◆ **Task brief**
From the records below, transcribe only the lines running from the one with "17-bit by 15-bit" through the one with "other kinds (10) ; 14". Keep both of those end lines.
═══
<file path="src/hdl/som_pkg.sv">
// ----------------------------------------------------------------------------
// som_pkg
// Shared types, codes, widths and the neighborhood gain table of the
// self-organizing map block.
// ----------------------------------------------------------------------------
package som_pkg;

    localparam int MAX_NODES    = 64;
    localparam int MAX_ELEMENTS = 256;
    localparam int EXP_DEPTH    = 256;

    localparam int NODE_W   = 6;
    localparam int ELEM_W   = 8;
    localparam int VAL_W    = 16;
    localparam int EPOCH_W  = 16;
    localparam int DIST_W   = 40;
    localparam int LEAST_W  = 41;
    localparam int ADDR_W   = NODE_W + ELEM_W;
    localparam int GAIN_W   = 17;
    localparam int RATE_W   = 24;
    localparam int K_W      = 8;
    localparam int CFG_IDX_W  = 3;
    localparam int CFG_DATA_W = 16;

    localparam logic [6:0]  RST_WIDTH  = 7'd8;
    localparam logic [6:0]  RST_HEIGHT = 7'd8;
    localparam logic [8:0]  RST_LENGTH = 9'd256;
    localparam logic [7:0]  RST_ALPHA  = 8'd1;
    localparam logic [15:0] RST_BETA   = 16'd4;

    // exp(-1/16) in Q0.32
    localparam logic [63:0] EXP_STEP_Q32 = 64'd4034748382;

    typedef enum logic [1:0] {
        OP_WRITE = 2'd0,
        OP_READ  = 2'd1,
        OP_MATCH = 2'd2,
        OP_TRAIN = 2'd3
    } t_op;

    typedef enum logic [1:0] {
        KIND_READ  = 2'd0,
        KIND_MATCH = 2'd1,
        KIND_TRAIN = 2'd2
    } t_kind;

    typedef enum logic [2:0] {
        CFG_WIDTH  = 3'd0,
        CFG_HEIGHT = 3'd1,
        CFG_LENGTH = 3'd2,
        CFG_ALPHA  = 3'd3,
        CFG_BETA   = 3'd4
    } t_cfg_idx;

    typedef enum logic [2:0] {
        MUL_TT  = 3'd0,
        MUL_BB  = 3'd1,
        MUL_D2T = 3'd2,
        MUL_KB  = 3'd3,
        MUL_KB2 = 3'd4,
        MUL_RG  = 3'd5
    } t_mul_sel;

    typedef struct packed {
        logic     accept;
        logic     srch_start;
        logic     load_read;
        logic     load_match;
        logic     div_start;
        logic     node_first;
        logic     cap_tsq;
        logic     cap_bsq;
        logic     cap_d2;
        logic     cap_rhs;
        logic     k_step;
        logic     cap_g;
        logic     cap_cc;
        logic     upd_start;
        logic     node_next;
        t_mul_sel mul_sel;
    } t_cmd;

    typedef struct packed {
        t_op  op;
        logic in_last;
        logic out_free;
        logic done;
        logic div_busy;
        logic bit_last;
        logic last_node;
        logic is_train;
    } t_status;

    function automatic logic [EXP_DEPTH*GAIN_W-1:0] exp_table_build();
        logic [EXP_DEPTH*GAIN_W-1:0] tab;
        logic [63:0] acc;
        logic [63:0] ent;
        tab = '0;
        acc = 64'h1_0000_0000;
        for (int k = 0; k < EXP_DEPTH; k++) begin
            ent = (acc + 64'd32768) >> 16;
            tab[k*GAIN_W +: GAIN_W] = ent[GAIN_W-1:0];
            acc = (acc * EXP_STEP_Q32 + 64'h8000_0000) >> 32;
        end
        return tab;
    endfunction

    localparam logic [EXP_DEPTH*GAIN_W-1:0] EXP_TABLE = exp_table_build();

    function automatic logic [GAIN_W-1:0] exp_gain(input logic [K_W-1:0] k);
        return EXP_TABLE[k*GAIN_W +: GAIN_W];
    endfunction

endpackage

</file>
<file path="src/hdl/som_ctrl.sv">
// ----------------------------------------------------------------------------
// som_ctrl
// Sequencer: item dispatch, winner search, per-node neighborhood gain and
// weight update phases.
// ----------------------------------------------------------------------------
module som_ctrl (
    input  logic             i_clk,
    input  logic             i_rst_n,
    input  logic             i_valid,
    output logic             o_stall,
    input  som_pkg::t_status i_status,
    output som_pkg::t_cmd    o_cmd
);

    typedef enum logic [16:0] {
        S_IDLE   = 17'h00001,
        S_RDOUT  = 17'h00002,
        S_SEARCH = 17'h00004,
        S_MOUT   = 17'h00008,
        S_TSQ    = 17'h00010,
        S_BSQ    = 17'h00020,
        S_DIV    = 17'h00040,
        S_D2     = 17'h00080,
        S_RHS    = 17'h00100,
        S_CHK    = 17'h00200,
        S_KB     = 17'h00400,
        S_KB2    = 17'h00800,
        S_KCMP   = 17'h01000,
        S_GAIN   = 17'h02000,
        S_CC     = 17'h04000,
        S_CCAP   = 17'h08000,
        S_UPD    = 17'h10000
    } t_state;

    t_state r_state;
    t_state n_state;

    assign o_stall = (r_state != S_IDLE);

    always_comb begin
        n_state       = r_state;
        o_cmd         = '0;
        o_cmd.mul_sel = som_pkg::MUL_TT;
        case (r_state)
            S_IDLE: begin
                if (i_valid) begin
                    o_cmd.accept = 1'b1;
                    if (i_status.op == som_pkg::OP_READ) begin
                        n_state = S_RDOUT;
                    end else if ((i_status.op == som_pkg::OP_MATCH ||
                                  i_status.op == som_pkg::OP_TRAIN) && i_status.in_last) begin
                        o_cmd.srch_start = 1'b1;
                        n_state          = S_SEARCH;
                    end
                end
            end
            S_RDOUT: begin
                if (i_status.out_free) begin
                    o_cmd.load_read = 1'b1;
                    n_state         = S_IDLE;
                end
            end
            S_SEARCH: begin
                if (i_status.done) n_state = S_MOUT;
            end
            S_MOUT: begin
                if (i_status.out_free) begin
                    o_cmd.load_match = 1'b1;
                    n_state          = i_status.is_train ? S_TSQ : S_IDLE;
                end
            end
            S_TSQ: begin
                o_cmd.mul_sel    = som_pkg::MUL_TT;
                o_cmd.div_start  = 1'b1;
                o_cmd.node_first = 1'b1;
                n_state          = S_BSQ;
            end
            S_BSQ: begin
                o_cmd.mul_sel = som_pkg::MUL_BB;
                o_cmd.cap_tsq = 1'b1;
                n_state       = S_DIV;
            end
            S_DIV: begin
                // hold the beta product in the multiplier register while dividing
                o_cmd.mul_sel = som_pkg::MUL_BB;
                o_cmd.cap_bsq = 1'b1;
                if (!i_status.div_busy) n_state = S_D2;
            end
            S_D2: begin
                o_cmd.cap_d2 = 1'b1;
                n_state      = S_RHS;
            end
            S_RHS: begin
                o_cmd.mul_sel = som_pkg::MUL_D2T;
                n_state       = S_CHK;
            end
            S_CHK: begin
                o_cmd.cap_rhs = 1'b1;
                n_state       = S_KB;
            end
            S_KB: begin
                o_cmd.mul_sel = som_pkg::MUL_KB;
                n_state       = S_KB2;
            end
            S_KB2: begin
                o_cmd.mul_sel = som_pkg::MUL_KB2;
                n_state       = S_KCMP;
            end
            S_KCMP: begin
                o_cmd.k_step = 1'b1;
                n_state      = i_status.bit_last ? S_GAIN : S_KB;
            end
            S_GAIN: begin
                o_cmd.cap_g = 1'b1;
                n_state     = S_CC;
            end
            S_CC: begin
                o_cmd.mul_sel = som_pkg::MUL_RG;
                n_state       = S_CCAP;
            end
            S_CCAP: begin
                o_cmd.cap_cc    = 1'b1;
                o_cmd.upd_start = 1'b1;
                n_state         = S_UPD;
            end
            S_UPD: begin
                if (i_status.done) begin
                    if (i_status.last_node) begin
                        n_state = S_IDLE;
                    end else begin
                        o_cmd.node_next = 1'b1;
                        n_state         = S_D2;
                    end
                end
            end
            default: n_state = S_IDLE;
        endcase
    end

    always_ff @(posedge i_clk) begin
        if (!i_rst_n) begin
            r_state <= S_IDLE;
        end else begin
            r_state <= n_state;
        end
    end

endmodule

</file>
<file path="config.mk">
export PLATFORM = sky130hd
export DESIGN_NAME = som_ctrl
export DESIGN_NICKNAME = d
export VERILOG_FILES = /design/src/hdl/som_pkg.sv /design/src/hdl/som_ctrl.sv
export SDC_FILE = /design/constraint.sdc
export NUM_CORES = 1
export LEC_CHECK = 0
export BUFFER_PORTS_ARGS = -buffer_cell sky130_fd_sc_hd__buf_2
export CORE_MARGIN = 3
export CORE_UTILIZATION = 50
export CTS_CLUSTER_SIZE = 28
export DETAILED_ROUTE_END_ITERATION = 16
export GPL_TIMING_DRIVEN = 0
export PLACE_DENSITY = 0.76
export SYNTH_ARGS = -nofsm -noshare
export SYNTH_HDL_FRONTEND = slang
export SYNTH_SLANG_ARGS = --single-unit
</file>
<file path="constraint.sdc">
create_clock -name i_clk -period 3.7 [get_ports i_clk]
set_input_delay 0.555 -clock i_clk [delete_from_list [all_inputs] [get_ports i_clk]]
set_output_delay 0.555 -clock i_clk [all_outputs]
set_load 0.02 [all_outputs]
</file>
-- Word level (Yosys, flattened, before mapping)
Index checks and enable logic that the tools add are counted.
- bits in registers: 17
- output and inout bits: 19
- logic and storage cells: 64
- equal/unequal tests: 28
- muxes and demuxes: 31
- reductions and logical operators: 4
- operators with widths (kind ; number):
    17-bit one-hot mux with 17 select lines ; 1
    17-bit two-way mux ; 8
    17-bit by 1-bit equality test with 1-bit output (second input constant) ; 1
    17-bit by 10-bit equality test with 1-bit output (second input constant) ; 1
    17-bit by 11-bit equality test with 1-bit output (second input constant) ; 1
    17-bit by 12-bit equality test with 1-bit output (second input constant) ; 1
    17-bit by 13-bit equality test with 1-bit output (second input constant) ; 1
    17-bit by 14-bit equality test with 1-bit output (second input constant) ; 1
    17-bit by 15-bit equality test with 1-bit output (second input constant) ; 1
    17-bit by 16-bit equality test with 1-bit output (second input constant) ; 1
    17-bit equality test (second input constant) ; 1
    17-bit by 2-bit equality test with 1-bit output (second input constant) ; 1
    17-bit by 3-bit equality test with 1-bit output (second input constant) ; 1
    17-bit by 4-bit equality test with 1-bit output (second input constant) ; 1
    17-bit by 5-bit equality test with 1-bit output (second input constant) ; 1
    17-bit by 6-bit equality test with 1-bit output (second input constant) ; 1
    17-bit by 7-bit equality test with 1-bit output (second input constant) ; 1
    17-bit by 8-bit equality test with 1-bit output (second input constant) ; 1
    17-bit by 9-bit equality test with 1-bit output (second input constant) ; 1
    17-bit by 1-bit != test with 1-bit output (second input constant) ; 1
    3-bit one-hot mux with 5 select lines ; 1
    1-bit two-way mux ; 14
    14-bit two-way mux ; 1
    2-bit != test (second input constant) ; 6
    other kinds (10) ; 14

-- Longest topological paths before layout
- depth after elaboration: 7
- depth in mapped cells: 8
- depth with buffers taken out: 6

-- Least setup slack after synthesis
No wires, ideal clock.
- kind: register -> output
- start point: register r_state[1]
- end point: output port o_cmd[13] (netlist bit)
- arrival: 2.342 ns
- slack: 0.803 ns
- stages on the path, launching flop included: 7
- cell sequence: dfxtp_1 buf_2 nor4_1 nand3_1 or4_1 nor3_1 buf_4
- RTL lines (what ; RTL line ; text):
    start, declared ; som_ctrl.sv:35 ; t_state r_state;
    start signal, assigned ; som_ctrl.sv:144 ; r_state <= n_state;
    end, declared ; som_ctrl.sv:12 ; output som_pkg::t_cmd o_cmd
═══
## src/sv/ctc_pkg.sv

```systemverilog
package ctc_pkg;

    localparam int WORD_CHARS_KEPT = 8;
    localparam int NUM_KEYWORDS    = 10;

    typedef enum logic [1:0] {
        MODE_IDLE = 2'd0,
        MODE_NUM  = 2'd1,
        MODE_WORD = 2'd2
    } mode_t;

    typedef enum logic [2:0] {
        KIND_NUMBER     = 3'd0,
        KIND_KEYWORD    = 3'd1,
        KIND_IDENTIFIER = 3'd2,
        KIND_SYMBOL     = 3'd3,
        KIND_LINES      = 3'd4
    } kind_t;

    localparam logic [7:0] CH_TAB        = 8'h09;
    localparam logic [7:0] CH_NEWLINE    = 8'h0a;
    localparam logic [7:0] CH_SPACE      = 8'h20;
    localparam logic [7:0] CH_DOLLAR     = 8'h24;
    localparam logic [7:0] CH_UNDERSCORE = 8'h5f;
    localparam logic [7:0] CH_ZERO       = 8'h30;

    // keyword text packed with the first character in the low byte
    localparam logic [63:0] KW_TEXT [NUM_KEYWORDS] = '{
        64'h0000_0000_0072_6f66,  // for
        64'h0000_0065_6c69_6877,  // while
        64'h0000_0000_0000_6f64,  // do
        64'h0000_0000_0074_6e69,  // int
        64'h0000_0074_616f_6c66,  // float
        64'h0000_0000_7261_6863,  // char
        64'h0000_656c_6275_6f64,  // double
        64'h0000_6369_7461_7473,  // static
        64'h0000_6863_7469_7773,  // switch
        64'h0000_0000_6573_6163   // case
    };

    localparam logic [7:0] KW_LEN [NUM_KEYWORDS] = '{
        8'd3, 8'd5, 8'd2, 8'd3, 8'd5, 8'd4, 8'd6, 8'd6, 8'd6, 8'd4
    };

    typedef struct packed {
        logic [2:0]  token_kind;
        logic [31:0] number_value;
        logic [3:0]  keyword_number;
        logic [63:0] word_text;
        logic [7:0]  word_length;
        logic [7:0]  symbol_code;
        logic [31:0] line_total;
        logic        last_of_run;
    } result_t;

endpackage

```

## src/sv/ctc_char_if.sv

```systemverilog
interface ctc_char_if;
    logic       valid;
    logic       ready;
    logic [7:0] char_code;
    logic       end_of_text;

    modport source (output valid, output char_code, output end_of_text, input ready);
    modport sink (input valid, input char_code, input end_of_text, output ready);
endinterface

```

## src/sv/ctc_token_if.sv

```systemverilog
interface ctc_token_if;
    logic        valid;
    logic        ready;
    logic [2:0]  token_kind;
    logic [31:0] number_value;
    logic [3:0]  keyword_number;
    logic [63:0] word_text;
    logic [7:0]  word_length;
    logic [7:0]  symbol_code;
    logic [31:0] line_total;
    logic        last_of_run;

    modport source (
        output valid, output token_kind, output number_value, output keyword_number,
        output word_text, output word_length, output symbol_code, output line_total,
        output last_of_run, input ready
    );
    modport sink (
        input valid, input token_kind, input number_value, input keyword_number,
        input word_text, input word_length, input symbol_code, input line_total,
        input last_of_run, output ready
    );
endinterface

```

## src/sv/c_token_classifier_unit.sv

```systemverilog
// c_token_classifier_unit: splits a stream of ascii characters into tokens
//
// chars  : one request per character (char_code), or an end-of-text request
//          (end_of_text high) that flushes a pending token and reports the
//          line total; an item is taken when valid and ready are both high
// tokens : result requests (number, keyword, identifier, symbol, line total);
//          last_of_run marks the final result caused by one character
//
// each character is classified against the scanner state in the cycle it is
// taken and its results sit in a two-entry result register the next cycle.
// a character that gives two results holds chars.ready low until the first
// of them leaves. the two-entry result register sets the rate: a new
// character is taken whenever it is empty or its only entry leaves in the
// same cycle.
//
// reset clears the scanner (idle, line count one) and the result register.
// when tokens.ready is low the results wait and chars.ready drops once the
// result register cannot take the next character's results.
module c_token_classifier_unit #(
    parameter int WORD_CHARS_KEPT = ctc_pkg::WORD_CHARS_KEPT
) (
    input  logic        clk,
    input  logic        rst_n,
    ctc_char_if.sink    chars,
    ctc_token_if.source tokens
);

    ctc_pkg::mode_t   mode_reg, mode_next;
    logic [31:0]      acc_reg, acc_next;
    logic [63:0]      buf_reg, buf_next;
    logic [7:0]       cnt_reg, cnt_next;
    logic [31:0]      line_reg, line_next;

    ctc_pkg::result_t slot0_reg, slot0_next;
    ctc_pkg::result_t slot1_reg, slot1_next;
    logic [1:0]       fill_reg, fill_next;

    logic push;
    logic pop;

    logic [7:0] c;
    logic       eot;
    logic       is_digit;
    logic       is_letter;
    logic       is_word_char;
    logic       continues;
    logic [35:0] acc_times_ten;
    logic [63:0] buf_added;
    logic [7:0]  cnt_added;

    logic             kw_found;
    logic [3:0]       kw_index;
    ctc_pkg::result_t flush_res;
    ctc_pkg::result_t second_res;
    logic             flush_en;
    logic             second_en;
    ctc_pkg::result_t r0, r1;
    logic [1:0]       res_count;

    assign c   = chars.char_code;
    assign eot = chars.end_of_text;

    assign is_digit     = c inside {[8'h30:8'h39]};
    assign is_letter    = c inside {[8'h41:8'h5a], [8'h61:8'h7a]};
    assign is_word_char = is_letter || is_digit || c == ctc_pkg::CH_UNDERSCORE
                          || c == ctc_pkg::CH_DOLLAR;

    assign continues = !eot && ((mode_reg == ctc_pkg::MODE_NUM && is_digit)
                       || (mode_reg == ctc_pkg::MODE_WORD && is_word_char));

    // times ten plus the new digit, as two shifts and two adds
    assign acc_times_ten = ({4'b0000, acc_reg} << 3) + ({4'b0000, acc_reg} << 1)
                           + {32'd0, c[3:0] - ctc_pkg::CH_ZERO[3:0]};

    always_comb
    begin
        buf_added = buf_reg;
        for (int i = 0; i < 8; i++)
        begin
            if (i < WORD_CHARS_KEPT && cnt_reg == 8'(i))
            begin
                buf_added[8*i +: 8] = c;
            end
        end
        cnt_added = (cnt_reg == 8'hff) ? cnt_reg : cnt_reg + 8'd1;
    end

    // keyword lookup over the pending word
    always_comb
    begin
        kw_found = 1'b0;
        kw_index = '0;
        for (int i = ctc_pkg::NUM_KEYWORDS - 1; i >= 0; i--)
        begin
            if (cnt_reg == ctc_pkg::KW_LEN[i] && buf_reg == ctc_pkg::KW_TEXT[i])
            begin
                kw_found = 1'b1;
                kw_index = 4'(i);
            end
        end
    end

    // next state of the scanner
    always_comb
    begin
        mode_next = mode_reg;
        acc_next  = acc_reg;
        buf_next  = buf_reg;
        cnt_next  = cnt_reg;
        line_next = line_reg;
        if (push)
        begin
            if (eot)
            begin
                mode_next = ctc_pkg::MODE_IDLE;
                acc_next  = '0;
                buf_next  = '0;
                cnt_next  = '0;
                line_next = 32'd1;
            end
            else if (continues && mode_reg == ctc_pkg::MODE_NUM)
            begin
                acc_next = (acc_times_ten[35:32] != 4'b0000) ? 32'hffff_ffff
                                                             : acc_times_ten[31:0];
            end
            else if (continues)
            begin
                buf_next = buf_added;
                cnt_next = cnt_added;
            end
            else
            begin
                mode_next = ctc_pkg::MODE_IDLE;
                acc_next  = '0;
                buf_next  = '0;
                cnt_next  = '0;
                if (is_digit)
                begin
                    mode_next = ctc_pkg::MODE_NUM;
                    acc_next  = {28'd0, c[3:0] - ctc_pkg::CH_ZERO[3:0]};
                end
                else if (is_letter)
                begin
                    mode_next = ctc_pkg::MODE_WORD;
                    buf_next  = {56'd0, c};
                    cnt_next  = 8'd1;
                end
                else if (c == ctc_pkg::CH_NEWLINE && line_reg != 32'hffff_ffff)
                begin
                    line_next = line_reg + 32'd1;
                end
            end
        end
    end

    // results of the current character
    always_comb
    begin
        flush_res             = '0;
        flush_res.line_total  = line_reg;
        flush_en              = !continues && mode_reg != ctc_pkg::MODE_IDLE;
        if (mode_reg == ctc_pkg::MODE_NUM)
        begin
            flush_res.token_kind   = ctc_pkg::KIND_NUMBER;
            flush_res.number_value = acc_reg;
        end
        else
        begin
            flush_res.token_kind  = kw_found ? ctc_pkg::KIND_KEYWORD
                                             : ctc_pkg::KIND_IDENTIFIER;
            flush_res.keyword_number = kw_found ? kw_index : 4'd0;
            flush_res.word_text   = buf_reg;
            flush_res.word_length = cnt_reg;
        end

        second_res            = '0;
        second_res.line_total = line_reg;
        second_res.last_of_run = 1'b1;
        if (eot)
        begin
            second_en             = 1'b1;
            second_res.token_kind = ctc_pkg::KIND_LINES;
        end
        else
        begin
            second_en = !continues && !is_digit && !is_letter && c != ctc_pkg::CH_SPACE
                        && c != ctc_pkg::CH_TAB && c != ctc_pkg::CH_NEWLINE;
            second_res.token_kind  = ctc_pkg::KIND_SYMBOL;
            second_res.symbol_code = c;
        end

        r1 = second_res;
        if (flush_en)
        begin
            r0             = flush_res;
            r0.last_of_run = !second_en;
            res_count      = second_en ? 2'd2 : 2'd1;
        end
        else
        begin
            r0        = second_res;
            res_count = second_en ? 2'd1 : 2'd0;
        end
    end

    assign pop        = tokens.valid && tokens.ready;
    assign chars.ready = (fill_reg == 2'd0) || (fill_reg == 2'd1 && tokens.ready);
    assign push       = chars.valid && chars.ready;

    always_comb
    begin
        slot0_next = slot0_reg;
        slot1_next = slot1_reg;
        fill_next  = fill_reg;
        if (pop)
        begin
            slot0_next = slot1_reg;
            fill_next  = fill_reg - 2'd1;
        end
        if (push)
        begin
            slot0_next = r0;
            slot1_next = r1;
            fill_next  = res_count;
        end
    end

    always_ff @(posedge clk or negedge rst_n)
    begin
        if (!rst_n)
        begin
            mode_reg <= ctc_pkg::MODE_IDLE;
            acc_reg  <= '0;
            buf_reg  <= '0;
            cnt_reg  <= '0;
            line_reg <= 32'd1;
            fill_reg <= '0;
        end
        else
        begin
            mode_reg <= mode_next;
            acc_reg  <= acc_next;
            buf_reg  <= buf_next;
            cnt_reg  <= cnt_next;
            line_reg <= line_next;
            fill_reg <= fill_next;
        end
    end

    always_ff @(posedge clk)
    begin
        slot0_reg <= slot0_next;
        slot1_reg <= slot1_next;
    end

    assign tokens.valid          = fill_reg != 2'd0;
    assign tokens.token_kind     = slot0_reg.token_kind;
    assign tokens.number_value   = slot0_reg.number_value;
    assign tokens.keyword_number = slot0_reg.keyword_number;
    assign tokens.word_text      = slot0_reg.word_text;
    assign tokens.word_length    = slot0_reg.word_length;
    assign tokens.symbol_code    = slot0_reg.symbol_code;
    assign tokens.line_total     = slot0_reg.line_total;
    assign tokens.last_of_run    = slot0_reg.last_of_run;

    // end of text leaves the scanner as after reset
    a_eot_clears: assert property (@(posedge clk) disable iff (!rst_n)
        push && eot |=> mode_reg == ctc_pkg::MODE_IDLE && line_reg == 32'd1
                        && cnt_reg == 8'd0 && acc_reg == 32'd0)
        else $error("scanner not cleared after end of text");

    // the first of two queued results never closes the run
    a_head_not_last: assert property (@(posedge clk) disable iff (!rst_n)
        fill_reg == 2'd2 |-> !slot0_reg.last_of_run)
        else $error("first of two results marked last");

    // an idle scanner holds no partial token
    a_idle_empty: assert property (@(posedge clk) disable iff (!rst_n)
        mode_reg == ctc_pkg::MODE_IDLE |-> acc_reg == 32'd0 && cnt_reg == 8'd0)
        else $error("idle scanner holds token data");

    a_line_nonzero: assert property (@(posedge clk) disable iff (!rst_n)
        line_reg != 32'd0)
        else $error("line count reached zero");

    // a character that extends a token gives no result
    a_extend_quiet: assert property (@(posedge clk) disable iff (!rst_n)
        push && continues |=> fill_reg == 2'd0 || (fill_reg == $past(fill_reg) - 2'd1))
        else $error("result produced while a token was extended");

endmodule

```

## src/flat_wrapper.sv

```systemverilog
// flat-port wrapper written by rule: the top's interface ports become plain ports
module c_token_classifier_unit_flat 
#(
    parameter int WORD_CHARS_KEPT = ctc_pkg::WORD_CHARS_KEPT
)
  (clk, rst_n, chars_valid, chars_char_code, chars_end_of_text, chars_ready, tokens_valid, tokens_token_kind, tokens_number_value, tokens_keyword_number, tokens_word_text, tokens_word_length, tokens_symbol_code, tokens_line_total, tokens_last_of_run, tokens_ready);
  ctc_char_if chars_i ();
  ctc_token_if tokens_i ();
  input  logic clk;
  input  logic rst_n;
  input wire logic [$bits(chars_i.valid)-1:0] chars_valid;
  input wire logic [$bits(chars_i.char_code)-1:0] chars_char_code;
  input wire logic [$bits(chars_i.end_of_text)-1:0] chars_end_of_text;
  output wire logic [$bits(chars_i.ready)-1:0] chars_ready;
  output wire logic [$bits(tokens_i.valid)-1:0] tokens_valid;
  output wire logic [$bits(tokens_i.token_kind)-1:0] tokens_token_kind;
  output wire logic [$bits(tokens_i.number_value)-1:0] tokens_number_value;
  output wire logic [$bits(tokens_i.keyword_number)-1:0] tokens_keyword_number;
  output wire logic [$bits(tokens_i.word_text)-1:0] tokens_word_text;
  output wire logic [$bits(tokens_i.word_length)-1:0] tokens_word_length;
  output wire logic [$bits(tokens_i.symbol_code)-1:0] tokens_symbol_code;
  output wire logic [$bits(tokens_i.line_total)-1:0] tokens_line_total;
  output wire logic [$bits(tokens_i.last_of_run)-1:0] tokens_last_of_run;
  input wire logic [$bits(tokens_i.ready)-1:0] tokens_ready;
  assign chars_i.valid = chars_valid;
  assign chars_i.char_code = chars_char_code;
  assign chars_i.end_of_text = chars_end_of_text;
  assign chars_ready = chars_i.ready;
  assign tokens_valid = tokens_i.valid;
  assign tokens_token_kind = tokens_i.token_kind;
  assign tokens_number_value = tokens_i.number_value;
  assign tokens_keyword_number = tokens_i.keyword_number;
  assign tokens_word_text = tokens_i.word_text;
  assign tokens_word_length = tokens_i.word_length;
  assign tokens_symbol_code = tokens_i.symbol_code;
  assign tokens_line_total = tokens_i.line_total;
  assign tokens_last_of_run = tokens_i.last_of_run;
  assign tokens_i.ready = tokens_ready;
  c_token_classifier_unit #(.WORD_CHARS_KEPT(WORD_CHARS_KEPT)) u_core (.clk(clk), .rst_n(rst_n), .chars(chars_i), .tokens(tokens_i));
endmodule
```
═══
◆ **Problem solution**
    17-bit by 15-bit equality test with 1-bit output (second input constant) ; 1
    17-bit by 16-bit equality test with 1-bit output (second input constant) ; 1
    17-bit equality test (second input constant) ; 1
    17-bit by 2-bit equality test with 1-bit output (second input constant) ; 1
    17-bit by 3-bit equality test with 1-bit output (second input constant) ; 1
    17-bit by 4-bit equality test with 1-bit output (second input constant) ; 1
    17-bit by 5-bit equality test with 1-bit output (second input constant) ; 1
    17-bit by 6-bit equality test with 1-bit output (second input constant) ; 1
    17-bit by 7-bit equality test with 1-bit output (second input constant) ; 1
    17-bit by 8-bit equality test with 1-bit output (second input constant) ; 1
    17-bit by 9-bit equality test with 1-bit output (second input constant) ; 1
    17-bit by 1-bit != test with 1-bit output (second input constant) ; 1
    3-bit one-hot mux with 5 select lines ; 1
    1-bit two-way mux ; 14
    14-bit two-way mux ; 1
    2-bit != test (second input constant) ; 6
    other kinds (10) ; 14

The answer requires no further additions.